Could you zip up all your data and config files and send them to me so I can try to replicate that?

bondjimbond commented 5 years ago

Sure, here's my test directory and ini file: https://vault.sfu.ca/index.php/s/ChGaez7NLOygY3w

mjordan commented 5 years ago

OK, got it, I'll give it a try this evening.

mjordan commented 5 years ago

Can you send me your mappings file?

bondjimbond commented 5 years ago

Ack, of course, sorry barkerville_mapping.txt

mjordan commented 5 years ago

@bondjimbond Strangely, I can't replicate the behavior you are seeing.
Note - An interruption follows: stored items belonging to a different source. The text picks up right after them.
This design comes from an exercise in tuning for small area on the open sky130 flow, not from production work.
Only simulation tests tie the RTL to the original design; equivalence was not proved.
No activity file was given, so power comes from the tool's default toggle rates.

==> v15 <==
==> flow/design.v <==
package regfile_pkg;
   typedef enum logic {
      CLEAR = 1'b0,
      RUN   = 1'b1
   } state_e;
   localparam int                    DEF_DATA_W  = 32;
   localparam int                    DEF_NREGS   = 32;
   localparam int                    DEF_SP_REG  = 29;
   localparam logic [DEF_DATA_W-1:0] DEF_SP_INIT = 32'h0000_2FFC;
   function automatic int aw_of(input int nregs);
      aw_of = (nregs <= 1) ? 1 : $clog2(nregs);
   endfunction
endpackage
module regfile_sb_rdport
#(
   parameter int DATA_W = regfile_pkg::DEF_DATA_W,
   parameter int NREGS  = regfile_pkg::DEF_NREGS,
   parameter int AW     = 5
) (
   input  logic                          run,
   input  logic [AW-1:0]                 addr,
   input  logic [NREGS-1:0][DATA_W-1:0]  rh,
   input  logic [NREGS-1:0]              rh_busy,
   input  logic                          wr_en,
   input  logic [AW-1:0]                 wr_addr,
   input  logic [DATA_W-1:0]             wr_data,
   output logic [DATA_W-1:0]             data,
   output logic                          busy
);
   localparam int NG = (NREGS + 2) / 3;
   logic             hit;
   logic [NREGS-1:0] sel;
   logic [NREGS-1:0][DATA_W-1:0] src;
   assign hit = wr_en && (wr_addr == addr);
   always_comb begin
      sel[0] = run && hit && (addr != '0);
      for (int r = 1; r < NREGS; r++)
         sel[r] = run && !hit && (addr == AW'(r));
   end
   always_comb begin
      src    = rh;
      src[0] = wr_data;
   end
   logic [NG-1:0][DATA_W-1:0] grp;
   always_comb begin
      for (int g = 0; g < NG; g++) begin
         grp[g] = '0;
         for (int j = 0; j < 3; j++)
            if (3 * g + j < NREGS)
               grp[g] = grp[g] | (src[3*g+j] & {DATA_W{sel[3*g+j]}});
      end
      data = '0;
      for (int g = 0; g < NG; g++)
         data = data | grp[g];
   end
   always_comb begin
      busy = !run;
      for (int r = 1; r < NREGS; r++)
         busy = busy | (rh_busy[r] & sel[r]);
   end
endmodule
I ran MIK about 10 times and always got the same thing: page objects for pages 1-3 and an error indicating a problem with the 0000 file ([...] added by me):

"message":"mkdir(): File exists" [...] "filename_segments":["1987","0019","0039","0000"],"page_number":""

The problem is coming from https://github.com/MarcusBarnes/mik/blob/master/src/writers/CsvBooks.php#L132-L134: since we trim all left padding 0s, we need something other than a 0000 as the page number. I'm not sure a fix to allow 0000 as a page number would be trivial.

mjordan commented 5 years ago

Although a check to see if $page_number is an empty string, and if it is, assign it a value of 0 to create a 0 directory, might be a simple fix. But do you want 0 to be the first page number instead of 1?

Something like:

$page_number = ltrim(end($filename_segments), '0');
if (strlen($page_number) === 0) {
  $page_number = '0';
}
$page_level_output_dir = $book_level_output_dir . DIRECTORY_SEPARATOR . $page_number;
mkdir($page_level_output_dir);
mjordan commented 5 years ago

Just tried that, it worked:

/tmp/brandon_books/
└── 1987
    ├── 0
    │   ├── MODS.xml
    │   └── OBJ.tif
    ├── 1
    │   ├── MODS.xml
    │   └── OBJ.tif
    ├── 2
    │   ├── MODS.xml
    │   └── OBJ.tif
    ├── 3
    │   ├── MODS.xml
    │   └── OBJ.tif
    └── MODS.xml

MODS.xml for page 0 is:

  <titleInfo>
    <title>This is a title, page 0</title>
  </titleInfo>
</mods>

MODS.xml for page 1 is:

  <titleInfo>
    <title>This is a title, page 1</title>
  </titleInfo>
</mods>
bondjimbond commented 5 years ago

That's exactly what I need! :)

mjordan commented 5 years ago

OK, I can open a PR for this if you want.

bondjimbond commented 5 years ago

Please do!

mjordan commented 5 years ago

I've made the same change to the CsvNewspapers writer and pushed up the issue-498 branch. I'll need to assemble some test data later but once I do that I'll open a PR.